● WHAT YOU ARE ASKED TO DO
What you give back should be exactly the opening lines of the data, ending with the line that contains "tail -n +2 synth_recipe.tcl" and including it.

Collected data:
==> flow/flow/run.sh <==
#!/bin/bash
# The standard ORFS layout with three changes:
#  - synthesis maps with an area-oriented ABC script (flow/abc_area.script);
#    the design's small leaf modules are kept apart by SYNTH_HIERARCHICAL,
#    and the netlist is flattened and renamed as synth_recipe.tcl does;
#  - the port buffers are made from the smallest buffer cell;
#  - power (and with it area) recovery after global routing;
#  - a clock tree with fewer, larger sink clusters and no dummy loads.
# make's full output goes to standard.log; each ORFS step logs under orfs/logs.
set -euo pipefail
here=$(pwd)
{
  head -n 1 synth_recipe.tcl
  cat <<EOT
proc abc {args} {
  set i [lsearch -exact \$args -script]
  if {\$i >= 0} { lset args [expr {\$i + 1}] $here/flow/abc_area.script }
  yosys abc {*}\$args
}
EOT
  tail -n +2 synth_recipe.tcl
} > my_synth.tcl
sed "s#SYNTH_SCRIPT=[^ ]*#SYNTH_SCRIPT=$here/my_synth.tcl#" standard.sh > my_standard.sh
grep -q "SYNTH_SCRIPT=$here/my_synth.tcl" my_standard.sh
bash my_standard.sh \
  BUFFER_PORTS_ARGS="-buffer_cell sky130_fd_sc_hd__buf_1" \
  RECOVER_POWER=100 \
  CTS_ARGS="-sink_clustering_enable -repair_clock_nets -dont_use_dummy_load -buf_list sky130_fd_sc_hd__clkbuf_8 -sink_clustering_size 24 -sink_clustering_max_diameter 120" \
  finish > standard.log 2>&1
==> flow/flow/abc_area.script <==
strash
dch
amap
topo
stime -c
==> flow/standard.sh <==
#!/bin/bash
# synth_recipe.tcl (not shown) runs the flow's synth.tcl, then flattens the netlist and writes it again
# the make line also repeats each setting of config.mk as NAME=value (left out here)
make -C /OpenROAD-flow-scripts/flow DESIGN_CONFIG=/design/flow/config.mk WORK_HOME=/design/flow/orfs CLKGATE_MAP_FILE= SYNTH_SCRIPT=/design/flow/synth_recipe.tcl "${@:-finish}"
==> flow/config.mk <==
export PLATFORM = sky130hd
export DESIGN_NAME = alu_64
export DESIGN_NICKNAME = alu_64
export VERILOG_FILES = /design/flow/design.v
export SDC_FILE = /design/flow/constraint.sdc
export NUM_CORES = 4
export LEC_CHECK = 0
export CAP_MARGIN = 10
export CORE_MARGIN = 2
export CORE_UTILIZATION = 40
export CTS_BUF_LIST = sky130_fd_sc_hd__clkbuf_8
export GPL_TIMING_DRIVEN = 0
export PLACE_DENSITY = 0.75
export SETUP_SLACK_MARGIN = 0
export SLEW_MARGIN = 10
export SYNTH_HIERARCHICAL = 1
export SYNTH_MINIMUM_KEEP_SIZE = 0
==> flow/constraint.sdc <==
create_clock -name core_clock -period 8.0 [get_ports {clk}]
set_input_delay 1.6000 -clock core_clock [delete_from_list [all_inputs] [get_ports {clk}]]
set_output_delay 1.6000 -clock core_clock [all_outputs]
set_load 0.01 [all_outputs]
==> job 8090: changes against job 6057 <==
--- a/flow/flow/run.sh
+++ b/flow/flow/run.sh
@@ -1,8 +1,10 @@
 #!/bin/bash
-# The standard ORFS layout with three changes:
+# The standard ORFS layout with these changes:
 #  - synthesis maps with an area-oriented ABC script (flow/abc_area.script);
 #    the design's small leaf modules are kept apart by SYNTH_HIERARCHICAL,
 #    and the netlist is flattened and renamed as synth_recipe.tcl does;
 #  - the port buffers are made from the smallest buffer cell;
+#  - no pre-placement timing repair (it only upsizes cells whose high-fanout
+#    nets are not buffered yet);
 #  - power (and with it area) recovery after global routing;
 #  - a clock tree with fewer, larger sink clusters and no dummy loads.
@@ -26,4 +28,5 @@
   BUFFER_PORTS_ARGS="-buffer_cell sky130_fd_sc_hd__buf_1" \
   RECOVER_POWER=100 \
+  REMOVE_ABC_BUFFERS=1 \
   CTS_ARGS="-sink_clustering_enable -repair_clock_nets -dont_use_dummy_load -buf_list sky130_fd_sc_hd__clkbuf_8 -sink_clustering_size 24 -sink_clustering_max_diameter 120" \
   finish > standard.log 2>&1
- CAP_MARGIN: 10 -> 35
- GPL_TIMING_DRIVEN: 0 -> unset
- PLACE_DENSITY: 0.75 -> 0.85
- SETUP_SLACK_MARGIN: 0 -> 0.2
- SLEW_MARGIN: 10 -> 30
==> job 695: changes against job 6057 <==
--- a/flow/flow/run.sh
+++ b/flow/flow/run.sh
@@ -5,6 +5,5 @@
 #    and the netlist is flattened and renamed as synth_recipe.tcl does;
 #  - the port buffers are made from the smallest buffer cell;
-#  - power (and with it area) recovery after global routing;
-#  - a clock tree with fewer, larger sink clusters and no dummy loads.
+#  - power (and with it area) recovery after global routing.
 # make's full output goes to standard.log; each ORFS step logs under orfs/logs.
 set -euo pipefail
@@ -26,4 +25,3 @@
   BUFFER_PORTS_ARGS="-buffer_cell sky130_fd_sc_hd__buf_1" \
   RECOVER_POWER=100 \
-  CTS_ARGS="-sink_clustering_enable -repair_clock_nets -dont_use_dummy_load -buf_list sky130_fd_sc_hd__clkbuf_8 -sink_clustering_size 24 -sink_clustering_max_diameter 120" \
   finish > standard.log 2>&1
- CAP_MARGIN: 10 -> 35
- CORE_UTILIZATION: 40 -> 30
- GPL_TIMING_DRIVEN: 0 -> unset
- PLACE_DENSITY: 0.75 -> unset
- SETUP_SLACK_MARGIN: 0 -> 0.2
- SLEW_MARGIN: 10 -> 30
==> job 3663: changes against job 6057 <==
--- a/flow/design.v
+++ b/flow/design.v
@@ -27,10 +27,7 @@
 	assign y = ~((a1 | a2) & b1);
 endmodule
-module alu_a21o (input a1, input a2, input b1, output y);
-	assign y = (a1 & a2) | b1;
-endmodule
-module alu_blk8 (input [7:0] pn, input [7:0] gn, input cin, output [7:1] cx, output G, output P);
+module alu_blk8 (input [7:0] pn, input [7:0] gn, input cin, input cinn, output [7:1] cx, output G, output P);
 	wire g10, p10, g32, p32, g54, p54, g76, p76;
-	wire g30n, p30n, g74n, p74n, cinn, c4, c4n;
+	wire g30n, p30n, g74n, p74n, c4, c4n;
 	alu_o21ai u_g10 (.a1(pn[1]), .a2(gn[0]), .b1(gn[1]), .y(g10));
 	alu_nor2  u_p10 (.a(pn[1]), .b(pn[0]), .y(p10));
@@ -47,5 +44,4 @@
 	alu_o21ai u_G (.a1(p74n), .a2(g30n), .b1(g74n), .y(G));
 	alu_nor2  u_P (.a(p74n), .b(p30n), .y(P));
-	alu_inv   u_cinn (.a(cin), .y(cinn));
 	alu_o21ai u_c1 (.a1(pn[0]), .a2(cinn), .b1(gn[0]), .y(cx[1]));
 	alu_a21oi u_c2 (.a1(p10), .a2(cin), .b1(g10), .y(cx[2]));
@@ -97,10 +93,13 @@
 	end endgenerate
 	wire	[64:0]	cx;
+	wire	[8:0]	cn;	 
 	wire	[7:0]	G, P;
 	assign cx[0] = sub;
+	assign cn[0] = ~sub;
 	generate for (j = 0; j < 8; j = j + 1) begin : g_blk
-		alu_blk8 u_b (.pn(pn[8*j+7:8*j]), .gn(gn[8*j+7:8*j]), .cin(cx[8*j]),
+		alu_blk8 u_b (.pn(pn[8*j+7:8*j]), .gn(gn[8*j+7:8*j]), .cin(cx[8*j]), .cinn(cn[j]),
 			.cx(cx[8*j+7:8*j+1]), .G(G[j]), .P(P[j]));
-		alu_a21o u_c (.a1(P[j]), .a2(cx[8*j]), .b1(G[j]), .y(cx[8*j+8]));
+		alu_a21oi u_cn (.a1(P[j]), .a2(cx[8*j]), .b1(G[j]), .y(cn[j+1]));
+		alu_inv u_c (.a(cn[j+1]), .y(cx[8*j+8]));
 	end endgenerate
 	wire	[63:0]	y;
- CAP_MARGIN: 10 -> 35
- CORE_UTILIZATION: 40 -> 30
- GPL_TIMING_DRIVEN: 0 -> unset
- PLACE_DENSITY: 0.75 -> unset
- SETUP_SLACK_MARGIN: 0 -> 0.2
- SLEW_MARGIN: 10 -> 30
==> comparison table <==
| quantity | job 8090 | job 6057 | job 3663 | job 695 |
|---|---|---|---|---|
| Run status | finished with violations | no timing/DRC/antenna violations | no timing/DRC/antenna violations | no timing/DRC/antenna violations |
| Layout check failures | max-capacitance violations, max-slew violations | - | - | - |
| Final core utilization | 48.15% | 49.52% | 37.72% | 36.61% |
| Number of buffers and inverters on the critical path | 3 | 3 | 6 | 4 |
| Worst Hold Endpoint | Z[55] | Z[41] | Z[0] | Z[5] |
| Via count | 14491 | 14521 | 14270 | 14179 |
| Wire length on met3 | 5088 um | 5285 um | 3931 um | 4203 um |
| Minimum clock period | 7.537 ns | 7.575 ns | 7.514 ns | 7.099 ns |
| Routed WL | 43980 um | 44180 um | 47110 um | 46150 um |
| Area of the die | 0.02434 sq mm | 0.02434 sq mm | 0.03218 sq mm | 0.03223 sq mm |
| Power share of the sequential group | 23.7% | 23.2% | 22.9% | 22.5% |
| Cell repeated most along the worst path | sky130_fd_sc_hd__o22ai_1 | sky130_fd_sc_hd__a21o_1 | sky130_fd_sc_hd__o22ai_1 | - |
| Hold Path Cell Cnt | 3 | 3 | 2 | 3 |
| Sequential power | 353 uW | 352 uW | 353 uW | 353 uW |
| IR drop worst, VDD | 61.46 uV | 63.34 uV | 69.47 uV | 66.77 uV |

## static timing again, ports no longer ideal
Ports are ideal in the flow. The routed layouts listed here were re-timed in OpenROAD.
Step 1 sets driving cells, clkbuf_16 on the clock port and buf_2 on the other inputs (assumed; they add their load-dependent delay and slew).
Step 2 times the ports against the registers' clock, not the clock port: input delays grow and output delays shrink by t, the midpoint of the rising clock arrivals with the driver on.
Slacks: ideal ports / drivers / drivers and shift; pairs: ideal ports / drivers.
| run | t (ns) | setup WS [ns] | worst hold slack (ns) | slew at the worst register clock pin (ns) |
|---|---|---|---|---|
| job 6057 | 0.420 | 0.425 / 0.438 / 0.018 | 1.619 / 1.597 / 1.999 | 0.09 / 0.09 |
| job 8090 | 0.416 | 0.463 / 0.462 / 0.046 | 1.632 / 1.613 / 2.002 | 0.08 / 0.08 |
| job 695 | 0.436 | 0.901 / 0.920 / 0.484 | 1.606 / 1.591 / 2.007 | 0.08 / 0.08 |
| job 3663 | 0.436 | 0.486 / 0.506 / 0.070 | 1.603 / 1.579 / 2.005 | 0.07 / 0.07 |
Context: an optimization exercise on an open-source flow, tuned for small area. The choices shown serve that exercise and are no tape-out recipe.
Only simulation tests tie the RTL to the original design; equivalence was not proved.
Power figures rest on the tool's default switching activity, not on a simulated workload.

--- flow/run.sh ---
#!/bin/bash
# Layout flow: the standard flow (standard.sh) with two changes.
# 1. Synthesis is the standard flow's synthesis script with the ABC step given an
#    area-oriented script (flow/area.abc) and without the adder-cell mapping.
#    Registers, their names and their cell types are those of the standard
#    synthesis; only the combinational mapping differs.
# 2. Ports are buffered with sky130_fd_sc_hd__buf_1.
# 3. Clock tree synthesis does not add dummy clock loads.
# Each tool's full output stays in the ORFS logs folder (orfs/logs/...); the
# make output of each step is written to a log file here.
set -euo pipefail
HERE=$(pwd)
MAKECMD=$(grep '^make ' standard.sh)
MAKECMD=$(echo "$MAKECMD" | sed -E "s#SYNTH_SCRIPT=[^ ]+#SYNTH_SCRIPT=$HERE/flow/area_synth.tcl ADDER_MAP_FILE=#; s#\"\\\$\{@:-finish\}\"#synth#")
echo "$MAKECMD" > synth_cmd.log
export MY_ABC_SCRIPT=$HERE/flow/area.abc
eval "$MAKECMD" > synth_make.log 2>&1
export BUFFER_PORTS_ARGS="-buffer_cell sky130_fd_sc_hd__buf_1"
export CTS_ARGS="-sink_clustering_enable -repair_clock_nets -sink_clustering_size 7 -sink_clustering_max_diameter 30 -buf_list {sky130_fd_sc_hd__clkbuf_2 sky130_fd_sc_hd__clkbuf_4} -dont_use_dummy_load"
bash standard.sh > standard_make.log 2>&1
--- flow/area.abc ---
strash
ifraig
dc2
dc2
dch -f
amap
strash
ifraig
dc2
dc2
dch -f
amap
topo
stime -c
--- flow/area_synth.tcl ---
proc synth {args} { yosys synth -nofsm -noshare {*}$args }
proc abc {args} {
  set i [lsearch -exact $args -script]
  if {$i >= 0} { lset args [expr {$i + 1}] $::env(MY_ABC_SCRIPT) }
  yosys abc {*}$args
}
source $::env(SCRIPTS_DIR)/synth.tcl
# left out here: clear keep_hierarchy, flatten, clean up, hide names made inside functions, write 1_2_yosys.v
--- standard.sh ---
#!/bin/bash
# synth_recipe.tcl (not shown) runs the flow's synth.tcl, then flattens the netlist and writes it again
# the make line also repeats each setting of config.mk as NAME=value (left out here)
make -C /OpenROAD-flow-scripts/flow DESIGN_CONFIG=/design/flow/config.mk WORK_HOME=/design/flow/orfs CLKGATE_MAP_FILE= SYNTH_SCRIPT=/design/flow/synth_recipe.tcl "${@:-finish}"
--- config.mk ---
export PLATFORM = sky130hd
export DESIGN_NAME = brain_m
export DESIGN_NICKNAME = brain_m
export VERILOG_FILES = /design/flow/design.v
export SDC_FILE = /design/flow/constraint.sdc
export NUM_CORES = 4
export LEC_CHECK = 0
export CAP_MARGIN = 0
export CORE_MARGIN = 2
export CORE_UTILIZATION = 60
export CTS_BUF_LIST = sky130_fd_sc_hd__clkbuf_2 sky130_fd_sc_hd__clkbuf_4 sky130_fd_sc_hd__clkbuf_8
export CTS_CLUSTER_DIAMETER = 60
export CTS_CLUSTER_SIZE = 20
export PLACE_DENSITY = 0.7
export SLEW_MARGIN = 0
--- constraint.sdc ---
create_clock -name core_clock -period 10.0 [get_ports {clk}]
set_input_delay 2.0000 -clock core_clock [delete_from_list [all_inputs] [get_ports {clk}]]
set_output_delay 2.0000 -clock core_clock [all_outputs]
set_load 0.01 [all_outputs]
--- design.v ---
module sensory_neuron(clk, rst, distance, start, wnext);
	input clk, rst, start;
	input [6:0] distance;
	output [6:0] wnext;
	reg [6:0] d1;
	reg [99:0] Xn, Yn;
	reg F, E1;
	wire nr = ~rst;
	wire st = start & nr;
	wire g = F & E1;
	wire [99:0] m;
	wire [7:0] plo;
	wire [15:0] phi;
	genvar k;
	generate
		for (k = 0; k < 8; k = k + 1) begin : g_lo
			assign plo[k] = nr & ~g & (d1[2:0] == k);
		end
		for (k = 0; k < 16; k = k + 1) begin : g_hi
			assign phi[k] = (d1[6:3] == k);
		end
		for (k = 0; k < 100; k = k + 1) begin : g_m
			assign m[k] = plo[(k + 2) % 8] & phi[(k + 2) / 8];
		end
	endgenerate
	wire fire = |(~Xn & ~Yn & m);
	always @(posedge clk) begin
		d1 <= distance;
		E1 <= (distance == d1);
		F <= fire;
		Xn <= ~((Xn & {100{st}}) | (~Xn & ((Yn & {100{nr}}) | (~Yn & m))));
		Yn <= Xn;
	end
	assign wnext = fire ? d1 : 7'd0;
endmodule
What follows belongs to an exercise in optimizing a design on an open flow for small area and a short achievable clock period; a production flow would make more cautious choices.
RTL that was checked went through simulation tests only; none was proved equivalent to the original.
Power and IR drop assume default switching activity.

==> module ALU_PRE, before the edit <==
module ALU_PRE (
    input  wire [7:0] i_a,
    input  wire [7:0] i_an,
    input  wire [7:0] i_b,
    input  wire [7:0] i_bn,
    input  wire       i_hold,
    input  wire       i_la,
    input  wire       i_ladd,
    input  wire       i_ls,
    input  wire       i_lc,
    input  wire [7:0] i_xq,
    input  wire [7:0] i_yq,
    output wire [7:0] o_x,
    output wire [7:0] o_y
);
    genvar i;
    wire [7:0] gA, tA, gS, tS;
    generate
        for (i = 0; i < 8; i = i + 1) begin : g_l0
            NOR2  u_ga (.a(i_an[i]), .b(i_bn[i]), .y(gA[i]));
            NAND2 u_ta (.a(i_an[i]), .b(i_bn[i]), .y(tA[i]));
            NOR2  u_gs (.a(i_an[i]), .b(i_b[i]),  .y(gS[i]));
            NAND2 u_ts (.a(i_an[i]), .b(i_b[i]),  .y(tS[i]));
        end
    endgenerate
    wire [7:1] nca, ncs;
    CARRYKS u_ka (.g(gA), .t(tA), .nc(nca));
    CARRYKS u_ks (.g({gS[7:1], tS[0]}), .t(tS), .nc(ncs));
    wire [15:0] nib = {i_b, i_a};
    wire [3:0]  nc0n, nc1n, nc2n;
    generate
        for (i = 0; i < 4; i = i + 1) begin : g_nib
            PC4N u_pc (.lc(i_lc), .x(nib[4*i +: 4]),
                       .y0n(nc0n[i]), .y1n(nc1n[i]), .y2n(nc2n[i]));
        end
    endgenerate
    wire [7:0] cxn = {1'b1, nc2n[1], nc1n[1], nc0n[1], 1'b1, nc2n[0], nc1n[0], nc0n[0]};
    wire [7:0] cyn = {1'b1, nc2n[3], nc1n[3], nc0n[3], 1'b1, nc2n[2], nc1n[2], nc0n[2]};
    generate
        for (i = 0; i < 8; i = i + 1) begin : g_out
            wire h, n_g, n_h, n_hn, n_e, t, n_ca, n_cs, n_ey;
            XOR2  u_h   (.a(i_an[i]), .b(i_bn[i]), .y(h));
            NAND2 u_ng  (.a(i_la), .b(gA[i]), .y(n_g));
            NAND2 u_nh  (.a(i_ladd), .b(h), .y(n_h));
            NANDB u_nhn (.a(i_ls), .bn(h), .y(n_hn));
            NAND2 u_ne  (.a(i_hold), .b(i_xq[i]), .y(n_e));
            AND2  u_t   (.a(n_g), .b(n_e), .y(t));
            NAND4 u_x   (.a(n_h), .b(n_hn), .c(cxn[i]), .d(t), .y(o_x[i]));
            if (i == 0) begin : g_c0
                INV   u_ncs (.a(i_ls), .y(n_cs));
                assign n_ca = 1'b1;
            end else begin : g_cn
                NANDB u_nca (.a(i_ladd), .bn(nca[i]), .y(n_ca));
                NANDB u_ncs (.a(i_ls), .bn(ncs[i]), .y(n_cs));
            end
            NAND2 u_ney (.a(i_hold), .b(i_yq[i]), .y(n_ey));
            NAND4 u_y   (.a(n_ca), .b(n_cs), .c(cyn[i]), .d(n_ey), .y(o_y[i]));
        end
    endgenerate
endmodule
What follows belongs to an exercise in optimizing a design on an open flow for small area and a short achievable clock period; a production flow would make more cautious choices.
Function was checked by simulation only, so behaviour that the tests miss may differ from the original.
Power is estimated from default activity; no workload was simulated.

==> module APB_INT_Count, before the edit <==
module APB_INT_Count #(
    parameter DATA_WIDTH = 32,
    parameter ADDR_WIDTH = 16
)
(
    input  wire                     PCLK,
    input  wire                     PRESETn,
    input  wire                     PSEL,
    input  wire                     PENABLE,
    input  wire                     PWRITE,
    input  wire [ADDR_WIDTH-1:0]    PADDR,
    input  wire [DATA_WIDTH-1:0]    PWDATA,
    output reg  [DATA_WIDTH-1:0]    PRDATA,
    output reg                      PREADY,
    output reg                      PSLVERR,
    output wire                     linux_irq,
    output wire                     lim_irq,
    output wire                     itim_irq,
    input  wire                     linux_ack,
    input  wire                     lim_ack,
    input  wire                     itim_ack
);
    reg  [31:0] ctrl [1:3];
    reg  [31:0] cnt0 [1:3];           
    reg  [31:0] slot [1:3][0:8];      
    reg  [8:0]  ptr  [1:3];           
    reg         invalid_access;
    assign linux_irq = ctrl[1][0];
    assign lim_irq   = ctrl[2][0];
    assign itim_irq  = ctrl[3][0];
    wire [3:1] ack = {itim_ack, lim_ack, linux_ack};
    wire [3:1] irq = {itim_irq, lim_irq, linux_irq};
    wire       acc  = PSEL & PENABLE;
    wire       wacc = acc & PWRITE;
    wire       racc = acc & ~PWRITE;
    wire       hi0  = (PADDR[15:8] == 8'h00) && (PADDR[1:0] == 2'b00);
    wire [5:0] a    = PADDR[7:2];
    wire [3:0] lo   = PADDR[5:2];
    wire [15:0] dlo;
    genvar gi;
    generate
        for (gi = 0; gi < 16; gi = gi + 1) begin : g_dlo
            assign dlo[gi] = (lo == gi);
        end
    endgenerate
    wire grp0 = hi0 & (PADDR[7:6] == 2'b00);
    wire grp1 = hi0 & (PADDR[7:6] == 2'b01);
    wire grp2 = hi0 & (PADDR[7:6] == 2'b10);
    wire [3:1] wr_ctrl = {wacc & grp0 & dlo[3], wacc & grp0 & dlo[2], wacc & grp0 & dlo[1]};
    wire [3:1] load    = {wacc & grp2 & dlo[0], wacc & grp1 & dlo[0], wacc & grp0 & dlo[4]};
    wire       wvalid  = grp0 & (dlo[0] | dlo[1] | dlo[2] | dlo[3] | dlo[4])
                       | (grp1 | grp2) & dlo[0];
    wire       rvalid  = grp0 & (lo <= 4'd13) | (grp1 | grp2) & (lo <= 4'd9);
    wire [3:1] grp = {grp2, grp1, grp0};
    wire [3:0] off [1:3];
    assign off[1] = 4'd4;
    assign off[2] = 4'd0;
    assign off[3] = 4'd0;
    localparam NSRC = 35;
    wire [NSRC-1:0] rsel;
    wire [31:0]     rsrc [0:NSRC-1];
    assign rsel[0] = racc & grp0 & dlo[0];                       
    assign rsrc[0] = 32'h0000_0001;
    assign rsel[1] = ~racc;                                      
    assign rsrc[1] = PRDATA;
    genvar rc, rs, rj;
    generate
        for (rc = 1; rc <= 3; rc = rc + 1) begin : g_rsel
            assign rsel[rc + 1] = racc & grp0 & dlo[rc];
            assign rsrc[rc + 1] = ctrl[rc];
            assign rsel[rc + 4] = racc & grp[rc] & dlo[off[rc]];
            assign rsrc[rc + 4] = cnt0[rc];
            for (rs = 0; rs < 9; rs = rs + 1) begin : g_slot
                wire [9:1] m;
                for (rj = 1; rj <= 9; rj = rj + 1) begin : g_j
                    assign m[rj] = dlo[off[rc] + rj] & ptr[rc][(rs + rj) % 9];
                end
                assign rsel[8 + (rc - 1) * 9 + rs] = racc & grp[rc] & (|m);
                assign rsrc[8 + (rc - 1) * 9 + rs] = slot[rc][rs];
            end
        end
    endgenerate
    wire [31:0] rdata;
    genvar rb, rk;
    generate
        for (rb = 0; rb < 32; rb = rb + 1) begin : g_rbit
            wire [NSRC-1:0] d;
            for (rk = 0; rk < NSRC; rk = rk + 1) begin : g_k
                assign d[rk] = rsrc[rk][rb];
            end
            rd_bit #(.N(NSRC)) u_rd (.sel(rsel), .d(d), .q(rdata[rb]));
        end
    endgenerate
    wire [31:0] bus [1:3];
    genvar gc, gs;
    generate
        for (gc = 1; gc <= 3; gc = gc + 1) begin : g_ch
            wire shift = ack[gc] & ~irq[gc] & ~load[gc];
            assign bus[gc] = cnt0[gc] & {32{PRESETn}};
            wire [31:0] cnt0_d;
            cnt_next u_cnt (.q(cnt0[gc]), .pw(PWDATA), .rstn(PRESETn), .load(load[gc]),
                            .inc(irq[gc]), .clr(ack[gc]), .d(cnt0_d));
            always @(posedge PCLK)
                cnt0[gc] <= cnt0_d;
            always @(posedge PCLK) begin
                if (!PRESETn)
                    ptr[gc] <= 9'b000000001;
                else if (shift)
                    ptr[gc] <= {ptr[gc][7:0], ptr[gc][8]};
            end
            for (gs = 0; gs < 9; gs = gs + 1) begin : g_slot
                always @(posedge PCLK) begin
                    if (!PRESETn || (shift && ptr[gc][gs]))
                        slot[gc][gs] <= bus[gc];
                end
            end
        end
    endgenerate
    integer c;
    always @(posedge PCLK or negedge PRESETn) begin
        if (!PRESETn) begin
            ctrl[1] <= 32'd0;
            ctrl[2] <= 32'd0;
            ctrl[3] <= 32'd0;
            PRDATA <= 32'd0;
            PREADY <= 1'b0;
            PSLVERR <= 1'b0;
            invalid_access <= 1'b0;
        end else begin
            for (c = 1; c <= 3; c = c + 1) begin
                if (wr_ctrl[c])
                    ctrl[c] <= PWDATA;
                else if (ack[c])
                    ctrl[c][0] <= 1'b0;
            end
            PRDATA <= rdata;
            invalid_access <= acc & ~(PWRITE ? wvalid : rvalid);
            PREADY <= acc & ~invalid_access;
            PSLVERR <= acc & invalid_access;
        end
    end
endmodule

● ANSWER TO THIS EXERCISE
==> flow/flow/run.sh <==
#!/bin/bash
# The standard ORFS layout with three changes:
#  - synthesis maps with an area-oriented ABC script (flow/abc_area.script);
#    the design's small leaf modules are kept apart by SYNTH_HIERARCHICAL,
#    and the netlist is flattened and renamed as synth_recipe.tcl does;
#  - the port buffers are made from the smallest buffer cell;
#  - power (and with it area) recovery after global routing;
#  - a clock tree with fewer, larger sink clusters and no dummy loads.
# make's full output goes to standard.log; each ORFS step logs under orfs/logs.
set -euo pipefail
here=$(pwd)
{
  head -n 1 synth_recipe.tcl
  cat <<EOT
proc abc {args} {
  set i [lsearch -exact \$args -script]
  if {\$i >= 0} { lset args [expr {\$i + 1}] $here/flow/abc_area.script }
  yosys abc {*}\$args
}
EOT
  tail -n +2 synth_recipe.tcl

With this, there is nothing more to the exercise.